After you find the index that Spanner used for your query, try running your query with a different index, or by scanning the base table instead of using an index. To specify the index, add a FORCE_INDEX directive to the query.

If you find a faster version of the query, update your application to use the faster version.

Guidelines for choosing an index

Use these guidelines to decide what index to test for the query:

If your query meets any of these criteria, try using the base table instead of a secondary index:
- The query checks for equality with a prefix of the base table's primary key (for example, SELECT * FROM Albums WHERE SingerId = 1).
- A large number of rows satisfy the query predicates (for example, SELECT * FROM Albums WHERE AlbumTitle != "There Is No Album With This Title").
- The query uses a base table that contains only a few hundred rows.
If the query contains a very selective predicate (for example, REGEXP_CONTAINS, STARTS_WITH, <, <=, >, >=, or !=), try using an index that includes the same columns that you use in the predicate.

Test the updated query

Use the Google Cloud console to test the updated query and find out how long it takes to process the query.
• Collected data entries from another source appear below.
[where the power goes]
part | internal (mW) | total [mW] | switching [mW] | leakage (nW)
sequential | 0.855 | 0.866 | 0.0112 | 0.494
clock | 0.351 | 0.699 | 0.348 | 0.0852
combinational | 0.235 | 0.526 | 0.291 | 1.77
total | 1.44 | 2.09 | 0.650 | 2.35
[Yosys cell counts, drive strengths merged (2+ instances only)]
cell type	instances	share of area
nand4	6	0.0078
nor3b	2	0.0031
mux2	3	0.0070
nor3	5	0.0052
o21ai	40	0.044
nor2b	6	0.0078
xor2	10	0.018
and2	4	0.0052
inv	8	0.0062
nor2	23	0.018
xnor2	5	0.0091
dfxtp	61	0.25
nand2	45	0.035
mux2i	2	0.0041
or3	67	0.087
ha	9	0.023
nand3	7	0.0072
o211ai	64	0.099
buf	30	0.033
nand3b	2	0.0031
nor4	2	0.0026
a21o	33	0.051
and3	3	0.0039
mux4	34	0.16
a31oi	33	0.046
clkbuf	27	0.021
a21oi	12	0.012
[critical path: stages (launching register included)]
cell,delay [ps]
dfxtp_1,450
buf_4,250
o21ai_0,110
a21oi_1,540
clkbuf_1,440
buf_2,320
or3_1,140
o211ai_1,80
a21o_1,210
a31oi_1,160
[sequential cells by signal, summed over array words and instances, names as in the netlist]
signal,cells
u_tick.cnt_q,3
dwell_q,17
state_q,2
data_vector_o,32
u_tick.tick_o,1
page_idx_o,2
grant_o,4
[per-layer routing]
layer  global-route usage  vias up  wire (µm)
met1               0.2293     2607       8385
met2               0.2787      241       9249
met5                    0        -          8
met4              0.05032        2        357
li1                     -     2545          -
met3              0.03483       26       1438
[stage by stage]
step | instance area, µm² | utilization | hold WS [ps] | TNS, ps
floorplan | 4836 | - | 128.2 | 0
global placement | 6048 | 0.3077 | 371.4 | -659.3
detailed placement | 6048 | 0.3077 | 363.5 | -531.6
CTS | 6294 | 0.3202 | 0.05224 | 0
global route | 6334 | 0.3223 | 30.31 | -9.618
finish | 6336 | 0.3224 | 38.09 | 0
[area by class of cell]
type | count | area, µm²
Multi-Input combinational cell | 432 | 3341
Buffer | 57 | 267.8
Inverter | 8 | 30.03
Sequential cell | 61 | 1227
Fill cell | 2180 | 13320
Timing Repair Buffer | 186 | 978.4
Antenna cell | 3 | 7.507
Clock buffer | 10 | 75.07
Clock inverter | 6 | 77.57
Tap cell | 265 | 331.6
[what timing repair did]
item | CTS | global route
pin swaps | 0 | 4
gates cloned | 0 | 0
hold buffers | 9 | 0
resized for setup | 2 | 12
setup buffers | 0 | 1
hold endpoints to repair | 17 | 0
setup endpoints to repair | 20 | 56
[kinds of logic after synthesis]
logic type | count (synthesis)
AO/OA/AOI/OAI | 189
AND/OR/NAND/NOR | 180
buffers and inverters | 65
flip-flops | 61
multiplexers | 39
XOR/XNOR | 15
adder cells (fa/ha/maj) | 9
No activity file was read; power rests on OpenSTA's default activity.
<file path="src/rtl/execute_muldiv_if.sv">
// Decode/hazard-facing bundle of the iterative M-extension unit.
// The master side issues requests and hazard controls; the slave side is the unit.
interface execute_muldiv_if #(
  parameter int XLEN = 32
);
  logic            valid_in;
  logic [2:0]      function_in;
  logic [XLEN-1:0] rs1_data_in;
  logic [XLEN-1:0] rs2_data_in;
  logic [4:0]      rd_address_in;
  logic            stall;
  logic            invalidate;
  logic            busy;
  logic            valid_out;
  logic [XLEN-1:0] result_out;
  logic [4:0]      rd_address_out;

  modport master (
    output valid_in, function_in, rs1_data_in, rs2_data_in, rd_address_in,
    output stall, invalidate,
    input  busy, valid_out, result_out, rd_address_out
  );

  modport slave (
    input  valid_in, function_in, rs1_data_in, rs2_data_in, rd_address_in,
    input  stall, invalidate,
    output busy, valid_out, result_out, rd_address_out
  );
endinterface

</file>
<file path="src/rtl/execute_muldiv.sv">
// Iterative RISC-V MUL/MULH*/DIV*/REM* unit: shift-add multiply and restoring
// divide on operand magnitudes, STEP bits per cycle, sign fix-up on the way out.
//
// state  | meaning
// S_IDLE | waiting for a request, busy low
// S_MUL  | shift-add iterations, cnt_q counts down to terminal count 0
// S_DIV  | restoring-division iterations, same counter
// S_DONE | result ready; registered toward memory on the first non-stalled edge
module execute_muldiv #(
  parameter int XLEN = 32,
  parameter int STEP = 1
) (
  input  logic            clk,
  input  logic            reset,
  execute_muldiv_if.slave bus
);
  localparam int N     = XLEN / STEP;
  localparam int CNT_W = (N > 1) ? $clog2(N) : 1;
  localparam logic [XLEN-1:0] INT_MIN = {1'b1, {(XLEN-1){1'b0}}};

  typedef enum logic [1:0] {S_IDLE, S_MUL, S_DIV, S_DONE} state_e;

  state_e            state_q;
  logic [2:0]        func_q;
  logic [4:0]        rd_q;
  logic [XLEN-1:0]   opb_q;
  logic [2*XLEN-1:0] acc_q;
  logic [CNT_W-1:0]  cnt_q;
  logic              neg_q;
  logic              rneg_q;
  logic              special_q;
  logic              valid_q;
  logic [XLEN-1:0]   result_q;
  logic [4:0]        rd_out_q;

  logic              s1_signed, s2_signed, a_neg, b_neg;
  logic [XLEN-1:0]   a_mag, b_mag;
  logic              div_zero, div_ovf;
  logic [XLEN-1:0]   special_val;

  always_comb begin
    s1_signed = (bus.function_in == 3'd1) || (bus.function_in == 3'd2) ||
                (bus.function_in == 3'd4) || (bus.function_in == 3'd6);
    s2_signed = (bus.function_in == 3'd1) || (bus.function_in == 3'd4) ||
                (bus.function_in == 3'd6);
    a_neg = s1_signed && bus.rs1_data_in[XLEN-1];
    b_neg = s2_signed && bus.rs2_data_in[XLEN-1];
    a_mag = a_neg ? (~bus.rs1_data_in + 1'b1) : bus.rs1_data_in;
    b_mag = b_neg ? (~bus.rs2_data_in + 1'b1) : bus.rs2_data_in;
    div_zero = bus.function_in[2] && (bus.rs2_data_in == '0);
    div_ovf  = ((bus.function_in == 3'd4) || (bus.function_in == 3'd6)) &&
               (bus.rs1_data_in == INT_MIN) && (bus.rs2_data_in == '1);
    // function_in[1] separates REM/REMU from DIV/DIVU
    if (div_zero)
      special_val = bus.function_in[1] ? bus.rs1_data_in : '1;
    else
      special_val = bus.function_in[1] ? '0 : bus.rs1_data_in;
  end

  logic [XLEN-1:0]   mul_hi, mul_lo;
  logic [XLEN:0]     mul_sum;
  logic [2*XLEN-1:0] mul_d;

  always_comb begin
    mul_hi  = acc_q[2*XLEN-1:XLEN];
    mul_lo  = acc_q[XLEN-1:0];
    mul_sum = '0;
    for (int i = 0; i < STEP; i++) begin
      mul_sum = {1'b0, mul_hi} + (mul_lo[0] ? {1'b0, opb_q} : {(XLEN+1){1'b0}});
      {mul_hi, mul_lo} = {mul_sum, mul_lo[XLEN-1:1]};
    end
    mul_d = {mul_hi, mul_lo};
  end

  // acc_q holds {partial remainder, dividend shifting into quotient}
  logic [XLEN-1:0]   div_rem, div_quo;
  logic [XLEN:0]     div_trial, div_diff;
  logic [2*XLEN-1:0] div_d;

  always_comb begin
    div_rem   = acc_q[2*XLEN-1:XLEN];
    div_quo   = acc_q[XLEN-1:0];
    div_trial = '0;
    div_diff  = '0;
    for (int i = 0; i < STEP; i++) begin
      div_trial = {div_rem, div_quo[XLEN-1]};
      div_diff  = div_trial - {1'b0, opb_q};
      div_rem   = div_diff[XLEN] ? div_trial[XLEN-1:0] : div_diff[XLEN-1:0];
      div_quo   = {div_quo[XLEN-2:0], ~div_diff[XLEN]};
    end
    div_d = {div_rem, div_quo};
  end

  logic [2*XLEN-1:0] prod;
  logic [XLEN-1:0]   quot, rem;
  logic [XLEN-1:0]   result_d;

  always_comb begin
    prod = neg_q  ? (~acc_q + 1'b1) : acc_q;
    quot = neg_q  ? (~acc_q[XLEN-1:0] + 1'b1) : acc_q[XLEN-1:0];
    rem  = rneg_q ? (~acc_q[2*XLEN-1:XLEN] + 1'b1) : acc_q[2*XLEN-1:XLEN];
    if (special_q) begin
      result_d = acc_q[XLEN-1:0];
    end else begin
      case (func_q)
        3'd0:                result_d = prod[XLEN-1:0];
        3'd1, 3'd2, 3'd3:    result_d = prod[2*XLEN-1:XLEN];
        3'd4, 3'd5:          result_d = quot;
        default:             result_d = rem;
      endcase
    end
  end

  always_ff @(posedge clk or posedge reset) begin
    if (reset) begin
      state_q   <= S_IDLE;
      func_q    <= '0;
      rd_q      <= '0;
      opb_q     <= '0;
      acc_q     <= '0;
      cnt_q     <= '0;
      neg_q     <= 1'b0;
      rneg_q    <= 1'b0;
      special_q <= 1'b0;
      valid_q   <= 1'b0;
      result_q  <= '0;
      rd_out_q  <= '0;
    end else if (bus.invalidate) begin
      state_q <= S_IDLE;
      valid_q <= 1'b0;
    end else begin
      if (!bus.stall) valid_q <= 1'b0;
      case (state_q)
        S_IDLE: begin
          if (bus.valid_in) begin
            func_q    <= bus.function_in;
            rd_q      <= bus.rd_address_in;
            opb_q     <= b_mag;
            cnt_q     <= CNT_W'(N - 1);
            neg_q     <= a_neg ^ b_neg;
            rneg_q    <= a_neg;
            if (div_zero || div_ovf) begin
              acc_q     <= {{XLEN{1'b0}}, special_val};
              special_q <= 1'b1;
              state_q   <= S_DONE;
            end else begin
              acc_q     <= {{XLEN{1'b0}}, a_mag};
              special_q <= 1'b0;
              state_q   <= bus.function_in[2] ? S_DIV : S_MUL;
            end
          end
        end
        S_MUL: begin
          acc_q <= mul_d;
          cnt_q <= cnt_q - 1'b1;
          if (cnt_q == '0) state_q <= S_DONE;
        end
        S_DIV: begin
          acc_q <= div_d;
          cnt_q <= cnt_q - 1'b1;
          if (cnt_q == '0) state_q <= S_DONE;
        end
        S_DONE: begin
          if (!bus.stall) begin
            valid_q  <= 1'b1;
            result_q <= result_d;
            rd_out_q <= rd_q;
            state_q  <= S_IDLE;
          end
        end
        default: state_q <= S_IDLE;
      endcase
    end
  end

  assign bus.busy           = (state_q != S_IDLE);
  assign bus.valid_out      = valid_q;
  assign bus.result_out     = result_q;
  assign bus.rd_address_out = rd_out_q;
endmodule

</file>
<file path="src/flat_wrapper.sv">
// flat-port wrapper written by rule: the top's interface ports become plain ports
module execute_muldiv_flat 
#(
  parameter int XLEN = 32,
  parameter int STEP = 1
)
  (clk, reset, bus_valid_in, bus_function_in, bus_rs1_data_in, bus_rs2_data_in, bus_rd_address_in, bus_stall, bus_invalidate, bus_busy, bus_valid_out, bus_result_out, bus_rd_address_out);
  execute_muldiv_if #(.XLEN(XLEN)) bus_i ();
  input  logic clk;
  input  logic reset;
  input wire logic [$bits(bus_i.valid_in)-1:0] bus_valid_in;
  input wire logic [$bits(bus_i.function_in)-1:0] bus_function_in;
  input wire logic [$bits(bus_i.rs1_data_in)-1:0] bus_rs1_data_in;
  input wire logic [$bits(bus_i.rs2_data_in)-1:0] bus_rs2_data_in;
  input wire logic [$bits(bus_i.rd_address_in)-1:0] bus_rd_address_in;
  input wire logic [$bits(bus_i.stall)-1:0] bus_stall;
  input wire logic [$bits(bus_i.invalidate)-1:0] bus_invalidate;
  output wire logic [$bits(bus_i.busy)-1:0] bus_busy;
  output wire logic [$bits(bus_i.valid_out)-1:0] bus_valid_out;
  output wire logic [$bits(bus_i.result_out)-1:0] bus_result_out;
  output wire logic [$bits(bus_i.rd_address_out)-1:0] bus_rd_address_out;
  assign bus_i.valid_in = bus_valid_in;
  assign bus_i.function_in = bus_function_in;
  assign bus_i.rs1_data_in = bus_rs1_data_in;
  assign bus_i.rs2_data_in = bus_rs2_data_in;
  assign bus_i.rd_address_in = bus_rd_address_in;
  assign bus_i.stall = bus_stall;
  assign bus_i.invalidate = bus_invalidate;
  assign bus_busy = bus_i.busy;
  assign bus_valid_out = bus_i.valid_out;
  assign bus_result_out = bus_i.result_out;
  assign bus_rd_address_out = bus_i.rd_address_out;
  execute_muldiv #(.XLEN(XLEN), .STEP(STEP)) u_core (.clk(clk), .reset(reset), .bus(bus_i));
endmodule
</file>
If your query includes query parameters, and a query parameter is bound to some values much more often than others, then bind the query parameter with one of those values in your tests. For example, if the query includes a predicate such as WHERE country = @countryId, and almost all of your queries bind @countryId to the value US, then bind @countryId to US for your performance tests. This approach helps you optimize for the queries you run most frequently.

To test the updated query in the Google Cloud console, follow these steps:

Go to the Spanner Instances page in the Google Cloud console.

Go to the Instances page
Click the name of the instance you want to query.
In the left pane, click the database you want to query, then click Spanner Studio.
Enter the query to test, including the FORCE_INDEX directive, and click Run query.

The Google Cloud console opens the Results table tab, then shows the query results, including how long it took for the Spanner service to process the query.

This metric does not include other sources of latency, such as the time it took for the Google Cloud console to interpret and display the query results.

Get the detailed profile of a query in JSON format using the REST API

By default, only statement results are returned when you execute a query. This is because QueryMode is set to NORMAL. To include detailed execution statistics with the query results, set QueryMode to PROFILE.

Create a session

Before you update your query mode, create a session, which represents a communication channel with the Spanner database service.

Click projects.instances.databases.sessions.create.

Provide the project, instance, and database ID in the following form:

projects/[\PROJECT_ID\]/instances/[\INSTANCE_ID\]/databases/[\DATABASE_ID\]

Click Execute. The response shows the session that you created in this form:
```
projects/[\PROJECT_ID\]/instances/[\INSTANCE_ID\]/databases/[\DATABASE_ID\]/sessions/[\SESSION\]
```
You will use it to perform the query profile in the next step. The created session will be alive for at most one hour between consecutive uses before it is deleted by the database.

Profile the query

Enable PROFILE mode for the query.

Click projects.instances.databases.sessions.executeSql.

For session, enter the session ID you created in the previous step:

projects/[PROJECT_ID]/instances/[INSTANCE_ID]/databases/[DATABASE_ID]/sessions/[SESSION]

For Request body, use the following:

{
  "sql": "[YOUR_SQL_QUERY]",
  "queryMode": "PROFILE"
}

Click Execute. The returned response will include the query results, query plan, and the execution statistics for the query.